Finalement, réalisant probablement que je n’allais jamais suivre ses repères, il a adopté une approche directe. Il m’a dit : « Tu dois donner du tabac aux gens qui vont t’aider à construire ces cours de langue », c’est-à-dire les gens de son service. J’ai dit que je pouvais le faire et j’ai demandé son adresse postale. Il a dit: « C’est mieux si tu l’apportes en personne. »
Quelques instants de silence se sont écoulés lorsque j’ai réalisé que je devrais conduire plus de 500 miles, soit un aller-retour de neuf heures, à travers les montagnes et dans les plaines, au nord vers le Canada.
La semaine suivante me trouva au volant, des paquets de tabac à la main.
Après ma visite, j’ai commencé à penser à toutes les autres façons dont je n’avais pas compris ce que je devais faire.
Je sais que m’éduquer n’est pas la responsabilité des peuples autochtones et que je dois une dette de gratitude à Mike pour ses efforts supplémentaires. Mais qu’est-ce que je ne savais pas d’autre ? Et les allochtones ont-ils même une place dans ce mouvement de revitalisation des langues ? Je me demandais.

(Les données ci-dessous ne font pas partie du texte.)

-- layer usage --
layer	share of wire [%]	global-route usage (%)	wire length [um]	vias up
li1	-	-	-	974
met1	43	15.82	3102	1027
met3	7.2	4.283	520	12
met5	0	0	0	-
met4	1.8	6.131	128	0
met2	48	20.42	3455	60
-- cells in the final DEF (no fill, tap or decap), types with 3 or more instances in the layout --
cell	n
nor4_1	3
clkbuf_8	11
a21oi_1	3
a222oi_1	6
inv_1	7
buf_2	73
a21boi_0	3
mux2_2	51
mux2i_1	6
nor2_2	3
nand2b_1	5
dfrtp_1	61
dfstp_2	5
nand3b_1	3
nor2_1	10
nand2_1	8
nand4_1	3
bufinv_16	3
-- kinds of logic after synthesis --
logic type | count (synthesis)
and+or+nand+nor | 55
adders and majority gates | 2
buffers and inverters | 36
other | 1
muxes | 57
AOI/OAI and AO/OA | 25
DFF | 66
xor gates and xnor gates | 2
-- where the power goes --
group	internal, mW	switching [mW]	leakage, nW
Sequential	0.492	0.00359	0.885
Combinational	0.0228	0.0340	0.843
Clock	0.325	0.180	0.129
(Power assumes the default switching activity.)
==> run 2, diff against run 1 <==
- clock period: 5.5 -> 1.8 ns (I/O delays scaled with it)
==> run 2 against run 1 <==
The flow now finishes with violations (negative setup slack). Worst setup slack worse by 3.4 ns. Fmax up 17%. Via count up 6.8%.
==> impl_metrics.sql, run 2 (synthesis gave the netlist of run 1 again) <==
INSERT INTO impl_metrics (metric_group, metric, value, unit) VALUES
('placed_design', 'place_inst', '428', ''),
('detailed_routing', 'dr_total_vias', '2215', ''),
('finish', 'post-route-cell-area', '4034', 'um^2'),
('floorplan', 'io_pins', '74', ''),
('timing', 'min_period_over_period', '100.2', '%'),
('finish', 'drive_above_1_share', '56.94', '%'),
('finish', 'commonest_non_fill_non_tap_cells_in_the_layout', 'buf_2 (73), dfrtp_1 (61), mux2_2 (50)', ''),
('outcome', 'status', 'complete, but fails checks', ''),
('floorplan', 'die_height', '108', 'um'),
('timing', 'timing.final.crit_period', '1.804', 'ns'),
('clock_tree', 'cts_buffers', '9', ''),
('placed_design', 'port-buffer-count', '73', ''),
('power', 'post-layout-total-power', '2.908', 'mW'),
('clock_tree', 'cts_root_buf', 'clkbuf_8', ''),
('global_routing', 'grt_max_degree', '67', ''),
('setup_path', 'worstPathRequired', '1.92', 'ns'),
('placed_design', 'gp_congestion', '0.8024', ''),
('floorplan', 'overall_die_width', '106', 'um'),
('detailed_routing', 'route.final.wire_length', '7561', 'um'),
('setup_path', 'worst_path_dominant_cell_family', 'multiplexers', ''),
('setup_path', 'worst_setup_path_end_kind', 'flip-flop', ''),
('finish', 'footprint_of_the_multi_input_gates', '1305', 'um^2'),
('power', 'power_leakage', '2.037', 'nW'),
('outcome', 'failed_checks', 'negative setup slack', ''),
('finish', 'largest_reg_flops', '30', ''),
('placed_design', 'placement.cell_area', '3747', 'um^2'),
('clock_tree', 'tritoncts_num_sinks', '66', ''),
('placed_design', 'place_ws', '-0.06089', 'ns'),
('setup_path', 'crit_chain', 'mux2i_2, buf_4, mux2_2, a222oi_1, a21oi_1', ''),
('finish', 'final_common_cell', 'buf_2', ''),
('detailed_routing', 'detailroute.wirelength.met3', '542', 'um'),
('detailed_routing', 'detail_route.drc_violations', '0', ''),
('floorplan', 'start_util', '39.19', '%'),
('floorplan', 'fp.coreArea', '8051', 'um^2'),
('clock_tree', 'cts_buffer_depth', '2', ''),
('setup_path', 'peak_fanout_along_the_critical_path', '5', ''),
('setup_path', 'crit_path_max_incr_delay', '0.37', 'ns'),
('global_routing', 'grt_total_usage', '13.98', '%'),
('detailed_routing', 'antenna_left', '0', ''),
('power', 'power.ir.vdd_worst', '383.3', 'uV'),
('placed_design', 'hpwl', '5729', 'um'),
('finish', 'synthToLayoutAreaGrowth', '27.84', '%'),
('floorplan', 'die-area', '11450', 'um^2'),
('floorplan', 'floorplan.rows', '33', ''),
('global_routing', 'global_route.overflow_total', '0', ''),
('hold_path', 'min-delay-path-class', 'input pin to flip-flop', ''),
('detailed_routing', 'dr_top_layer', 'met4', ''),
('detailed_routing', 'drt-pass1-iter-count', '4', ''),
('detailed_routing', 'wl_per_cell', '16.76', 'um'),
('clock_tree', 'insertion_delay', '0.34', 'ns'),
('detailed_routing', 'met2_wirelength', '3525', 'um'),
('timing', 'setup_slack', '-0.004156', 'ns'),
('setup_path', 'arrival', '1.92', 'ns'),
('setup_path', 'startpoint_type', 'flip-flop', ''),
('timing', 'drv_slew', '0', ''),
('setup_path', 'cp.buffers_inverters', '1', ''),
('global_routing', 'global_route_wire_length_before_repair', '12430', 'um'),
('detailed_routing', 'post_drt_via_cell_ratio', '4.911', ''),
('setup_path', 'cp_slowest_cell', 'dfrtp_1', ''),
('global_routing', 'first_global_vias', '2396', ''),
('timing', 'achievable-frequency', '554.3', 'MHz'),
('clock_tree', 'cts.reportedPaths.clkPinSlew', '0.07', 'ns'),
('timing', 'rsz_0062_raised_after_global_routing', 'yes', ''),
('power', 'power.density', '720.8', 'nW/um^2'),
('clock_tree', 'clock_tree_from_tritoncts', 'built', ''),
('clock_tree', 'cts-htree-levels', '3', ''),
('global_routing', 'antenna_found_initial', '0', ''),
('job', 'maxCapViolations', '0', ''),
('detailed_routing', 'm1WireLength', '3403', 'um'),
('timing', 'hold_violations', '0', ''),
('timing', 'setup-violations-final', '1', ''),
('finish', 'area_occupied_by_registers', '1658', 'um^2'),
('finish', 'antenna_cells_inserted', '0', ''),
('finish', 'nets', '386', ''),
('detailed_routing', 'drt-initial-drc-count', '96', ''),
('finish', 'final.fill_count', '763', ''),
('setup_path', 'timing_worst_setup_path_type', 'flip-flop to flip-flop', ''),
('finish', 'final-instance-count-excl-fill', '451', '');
`config.mk`:
```
export PLATFORM = sky130hd
export DESIGN_NAME = ssc_regs
export DESIGN_NICKNAME = d
export VERILOG_FILES = /design/src/logic/ssc_pkg.sv /design/src/logic/ssc_sync2.sv /design/src/logic/ssc_regs.sv
export SDC_FILE = /design/constraint.sdc
export NUM_CORES = 1
export LEC_CHECK = 0
export ABC_CLOCK_PERIOD_IN_PS = 1600
export BUFFER_PORTS_ARGS = -buffer_cell sky130_fd_sc_hd__buf_2
export CAP_MARGIN = 40
export CORE_MARGIN = 4
export CORE_UTILIZATION = 25
export DETAILED_ROUTE_END_ITERATION = 8
export MAX_ROUTING_LAYER = met4
export SETUP_SLACK_MARGIN = 0.02
export SLEW_MARGIN = 25
export SYNTH_ARGS = -nofsm -noshare
export SYNTH_HDL_FRONTEND = slang
export SYNTH_SLANG_ARGS = --single-unit
```
`constraint.sdc`:
```
create_clock -name aclk -period 1.6 [get_ports aclk]
set_input_delay 0.08 -clock aclk [delete_from_list [all_inputs] [get_ports aclk]]
set_output_delay 0.08 -clock aclk [all_outputs]
set_load 0.1 [all_outputs]
```
`src/hdl/itb_pkg.sv`:
```
// constants and types for the interval timer bus port
package itb_pkg;
	localparam logic [1:0] ITB_PORT_CNT0   = 2'h0;
	localparam logic [1:0] ITB_PORT_CNT1   = 2'h1;
	localparam logic [1:0] ITB_PORT_CNT2   = 2'h2;
	localparam logic [1:0] ITB_PORT_MODE   = 2'h3;
	localparam int         ITB_SEL_MSB     = 7;
	localparam int         ITB_SEL_LSB     = 6;
	localparam int         ITB_ORDER_MSB   = 5;
	localparam int         ITB_ORDER_LSB   = 4;
	localparam int         ITB_MODE_MSB    = 3;
	localparam int         ITB_MODE_LSB    = 1;
	localparam int         ITB_BCD_BIT     = 0;
	localparam logic [1:0] ITB_ORDER_LATCH = 2'h0;
	localparam logic [1:0] ITB_ORDER_LSB_O = 2'h1;
	localparam logic [1:0] ITB_ORDER_MSB_O = 2'h2;
	localparam logic [1:0] ITB_ORDER_BOTH  = 2'h3;
	localparam logic [7:0]  ITB_CTRL_RST   = 8'h00;
	localparam logic [15:0] ITB_CNT_RST    = 16'h0000;
	localparam logic [2:0]  ITB_SYNC_RST   = 3'h0;
	localparam logic [2:0]  ITB_MODE_STROBE = 3'h4;
	localparam logic [2:0]  ITB_MODE_SWAVE  = 3'h3;

	typedef struct packed {
		logic [5:0]  ctrl;
		logic [15:0] cnt;
		logic [15:0] preset;
		logic [15:0] latch;
		logic        latched;
		logic        wr_hi;
		logic        rd_hi;
		logic        pend;
		logic        armed;
		logic        done;
		logic [2:0]  clk_s;
		logic [2:0]  gate_s;
		logic        clk_q;
		logic        gate_q;
	} itb_chan_t;
endpackage : itb_pkg

```
`src/hdl/itb_timer.sv`:
```
// three channel interval timer with its bus port decode
//
// Summary of operation
// accesses ignored and data bus undriven unless device select is low
// device select has no effect on counting or outputs
// 8-bit data bus driven only during selected read
// selected read strobe puts addressed counter value on data bus
// selected write strobe captures data bus byte
// port select 0,1,2 address counters zero, one, two
// port select 3 write stores mode word; read is no-op, undriven
// three independent 16-bit loadable readable counters
// all modes chosen by bus writes, no strapping
// loaded counter counts out delay then signals completion; only mode 0 does so, other modes hold output high from the mode write on
// mode word: counter choice, byte order, mode, BCD; choice 3 illegal
// mode word is write only
// each counter counts binary or four-decade BCD per mode bit
// count takes effect after rising then falling counter clock edge
// host never asserts read and write together
`timescale 1ns/100ps
module itb_timer
	import itb_pkg::*;
(
	// system
	input  wire logic       sys_clk,
	input  wire logic       rst_n,
	// host bus
	input  wire logic       dev_sel_n,
	input  wire logic       rd_n,
	input  wire logic       wr_n,
	input  wire logic       port_select_bit0,
	input  wire logic       port_select_bit1,
	input  wire logic [7:0] data_in,
	output logic      [7:0] data_out,
	output logic            data_oe,
	// counter pins
	input  wire logic [2:0] cnt_clk,
	input  wire logic [2:0] cnt_gate,
	output logic      [2:0] cnt_out
);
	typedef struct packed {
		itb_chan_t [2:0] ch;
		logic [2:0]      rd_s;
		logic [2:0]      wr_s;
		logic [2:0]      cs_s;
		logic [7:0]      dout;
		logic            oe;
		logic [2:0]      outs;
	} itb_state_t;

	itb_state_t s_r, s_nxt;

	// one step down, binary or bcd
	function automatic logic [15:0] itb_dec(input logic [15:0] v, input logic bcd);
		logic [15:0] r;
		r = v;
		if (!bcd) begin
			r = v - 16'h0001;
		end else begin
			for (int d = 0; d < 4; d++) begin
				if (r[d*4 +: 4] != 4'h0) begin
					r[d*4 +: 4] = r[d*4 +: 4] - 4'h1;
					break;
				end
				r[d*4 +: 4] = 4'h9;
			end
		end
		return r;
	endfunction : itb_dec

	logic       rd_ev;
	logic       wr_ev;
	logic [1:0] port;

	always_comb begin
		s_nxt = s_r;
		port  = {port_select_bit1, port_select_bit0};
		s_nxt.rd_s = {s_r.rd_s[1:0], ~rd_n};
		s_nxt.wr_s = {s_r.wr_s[1:0], ~wr_n};
		s_nxt.cs_s = {s_r.cs_s[1:0], ~dev_sel_n};
		// strobe leading edges where stage two is set and stage three is still clear
		rd_ev = s_r.rd_s[1] & ~s_r.rd_s[2] & s_r.cs_s[1] & s_r.cs_s[2];
		wr_ev = s_r.wr_s[1] & ~s_r.wr_s[2] & s_r.cs_s[1] & s_r.cs_s[2] & ~s_r.rd_s[2];
		// drive bus only in a selected read of a counter port
		s_nxt.oe = s_r.rd_s[1] & s_r.rd_s[2] & s_r.cs_s[1] & s_r.cs_s[2]
			& (port != ITB_PORT_MODE);
		for (int i = 0; i < 3; i++) begin
			s_nxt.ch[i].clk_s  = {s_r.ch[i].clk_s[1:0], cnt_clk[i]};
			s_nxt.ch[i].gate_s = {s_r.ch[i].gate_s[1:0], cnt_gate[i]};
			if (s_r.ch[i].clk_s[1] == s_r.ch[i].clk_s[2]) begin
				s_nxt.ch[i].clk_q = s_r.ch[i].clk_s[2];
			end
			if (s_r.ch[i].gate_s[1] == s_r.ch[i].gate_s[2]) begin
				s_nxt.ch[i].gate_q = s_r.ch[i].gate_s[2];
			end
			// mode word write for this channel
			if (wr_ev && port == ITB_PORT_MODE && s_r.wr_s[1]
				&& data_in[ITB_SEL_MSB:ITB_SEL_LSB] == 2'(i)) begin
				if (data_in[ITB_ORDER_MSB:ITB_ORDER_LSB] == ITB_ORDER_LATCH) begin
					s_nxt.ch[i].latch   = s_r.ch[i].cnt;
					s_nxt.ch[i].latched = 1'b1;
				end else begin
					s_nxt.ch[i].ctrl  = data_in[5:0];
					s_nxt.ch[i].wr_hi = 1'b0;
					s_nxt.ch[i].rd_hi = 1'b0;
					s_nxt.ch[i].armed = 1'b0;
					s_nxt.ch[i].done  = (data_in[ITB_MODE_MSB:ITB_MODE_LSB] != 3'h0);
				end
			end
			// count byte writes
			if (wr_ev && port == 2'(i)) begin
				unique case (s_r.ch[i].ctrl[ITB_ORDER_MSB:ITB_ORDER_LSB])
					ITB_ORDER_LSB_O: begin
						s_nxt.ch[i].preset = {8'h00, data_in};
						s_nxt.ch[i].pend   = 1'b1;
					end
					ITB_ORDER_MSB_O: begin
						s_nxt.ch[i].preset = {data_in, 8'h00};
						s_nxt.ch[i].pend   = 1'b1;
					end
					ITB_ORDER_BOTH: begin
						if (!s_r.ch[i].wr_hi) begin
							s_nxt.ch[i].preset[7:0] = data_in;
							s_nxt.ch[i].wr_hi       = 1'b1;
							s_nxt.ch[i].armed       = 1'b0;
						end else begin
							s_nxt.ch[i].preset[15:8] = data_in;
							s_nxt.ch[i].wr_hi        = 1'b0;
							s_nxt.ch[i].pend         = 1'b1;
						end
					end
					default: begin
					end
				endcase
			end
			// counting on falling counter clock, independent of select
			if (s_r.ch[i].clk_q && !s_nxt.ch[i].clk_q) begin
				if (s_r.ch[i].pend) begin
					s_nxt.ch[i].cnt   = s_r.ch[i].preset;
					s_nxt.ch[i].pend  = 1'b0;
					s_nxt.ch[i].armed = 1'b1;
					s_nxt.ch[i].done  = (s_r.ch[i].ctrl[ITB_MODE_MSB:ITB_MODE_LSB] != 3'h0);
				end else if (s_r.ch[i].armed && s_r.ch[i].gate_q) begin
					s_nxt.ch[i].cnt = itb_dec(s_r.ch[i].cnt, s_r.ch[i].ctrl[ITB_BCD_BIT]);
					if (s_r.ch[i].cnt == 16'h0001) begin
						s_nxt.ch[i].done = 1'b1;
					end
				end
			end
			s_nxt.outs[i] = s_r.ch[i].done;
			// counter read bytes
			if (rd_ev && port == 2'(i)) begin
				logic [15:0] v;
				v = s_r.ch[i].latched ? s_r.ch[i].latch : s_r.ch[i].cnt;
				unique case (s_r.ch[i].ctrl[ITB_ORDER_MSB:ITB_ORDER_LSB])
					ITB_ORDER_MSB_O: begin
						s_nxt.dout            = v[15:8];
						s_nxt.ch[i].latched   = 1'b0;
					end
					ITB_ORDER_BOTH: begin
						s_nxt.dout          = s_r.ch[i].rd_hi ? v[15:8] : v[7:0];
						s_nxt.ch[i].rd_hi   = ~s_r.ch[i].rd_hi;
						s_nxt.ch[i].latched = s_r.ch[i].latched & ~s_r.ch[i].rd_hi;
					end
					default: begin
						s_nxt.dout          = v[7:0];
						s_nxt.ch[i].latched = 1'b0;
					end
				endcase
			end
		end
	end

	always_ff @(posedge sys_clk) begin
		if (!rst_n) begin
			s_r <= '0;
		end else begin
			s_r <= s_nxt;
		end
	end

	assign data_out = s_r.dout;
	assign data_oe  = s_r.oe;
	assign cnt_out  = s_r.outs;
endmodule : itb_timer
```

Quand j’ai interrogé Michelle à ce sujet, elle a dit que les alliés restaient importants. «Nous aurons toujours besoin de défenseurs pour soutenir nos efforts pour nous guérir et guérir nos communautés, chaque fois que des opportunités se présenteront. Nous devons nous assurer que nos voix sont à toutes les tables. Par exemple, s’il y a une réunion en cours et que nous parlons de personnes tribales mais qu’il n’y a pas de personnes tribales dans la conversation, c’est un problème. Un allié non indien peut exprimer ce besoin. Spécifique aux efforts linguistiques, elle a ajouté que « le travail est à nous, mais tout le monde a besoin de soutien et de partenaires ».
L’écrivain anishinaabe Chris La Tray (tribu Little Shell des Indiens Chippewa) m’a également dit que les non-Autochtones ont un rôle à jouer. « Nous sommes tous parents. Nous sommes tous dans le même bateau et nous devons travailler ensemble si nous voulons préserver quoi que ce soit. Les langues, le monde, tout.
Cependant, les alliés doivent savoir comment agir. J’ai demandé à Michelle quelles suggestions elle avait pour eux. Elle a souligné que les non-Autochtones ne peuvent pas dire aux tribus : « C’est ce que vous devez faire. » Au lieu de cela, ils doivent reconnaître que chaque tribu est une nation souveraine et que « ce qui a fonctionné pour une tribu ne fonctionnera pas pour toutes les tribus. Vous devez comprendre ce qui fonctionne et si vous obtenez un non, vous acceptez humblement votre non et passez à autre chose.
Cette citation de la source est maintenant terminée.